A superpolynomial lower bound for the size of non-deterministic complement of an unambiguous automaton

TL;DR

This paper proves that converting unambiguous finite automata into automata recognizing their complements can require superpolynomial state increases, disproving a previous conjecture and highlighting complexity differences.

Contribution

It provides the first superpolynomial lower bound for the state complexity of complementing unambiguous automata, challenging existing assumptions.

Findings

Superpolynomial lower bound for complement automata

Languages and complements recognized by sweeping deterministic automata

Disproves the polynomial state increase conjecture

Abstract

Unambiguous non-deterministic finite automata have intermediate expressive power and succinctness between deterministic and non-deterministic automata.
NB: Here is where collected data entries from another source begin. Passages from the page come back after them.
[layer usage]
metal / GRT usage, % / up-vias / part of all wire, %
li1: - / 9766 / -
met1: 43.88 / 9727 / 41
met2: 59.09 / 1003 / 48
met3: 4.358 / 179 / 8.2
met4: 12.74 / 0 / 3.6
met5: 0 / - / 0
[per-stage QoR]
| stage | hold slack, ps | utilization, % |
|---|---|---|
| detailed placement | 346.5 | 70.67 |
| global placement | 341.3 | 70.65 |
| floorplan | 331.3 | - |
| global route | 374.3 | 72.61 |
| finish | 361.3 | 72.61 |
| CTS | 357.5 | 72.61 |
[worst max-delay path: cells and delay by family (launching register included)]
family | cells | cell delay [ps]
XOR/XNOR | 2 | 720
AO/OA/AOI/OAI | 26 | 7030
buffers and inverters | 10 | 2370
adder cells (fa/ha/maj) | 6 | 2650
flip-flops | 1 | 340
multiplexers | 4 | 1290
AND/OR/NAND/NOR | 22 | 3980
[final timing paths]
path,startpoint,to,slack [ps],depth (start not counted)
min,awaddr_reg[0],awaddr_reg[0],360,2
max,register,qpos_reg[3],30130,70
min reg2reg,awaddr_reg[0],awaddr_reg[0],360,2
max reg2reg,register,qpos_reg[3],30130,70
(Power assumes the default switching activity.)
It has been conjectured that every unambiguous non-deterministic one-way finite automaton (1UFA) recognizing some language L can be converted into a 1UFA recognizing the complement of the original language L with polynomial increase in the number of states. We disprove this conjecture by presenting a family of 1UFAs on a single-letter alphabet such that recognizing the complements of the corresponding languages requires superpolynomial increase in the number of states even for generic non-deterministic one-way finite automata. We also note that both the languages and their complements can be recognized by sweeping deterministic automata with a linear increase in the number of states.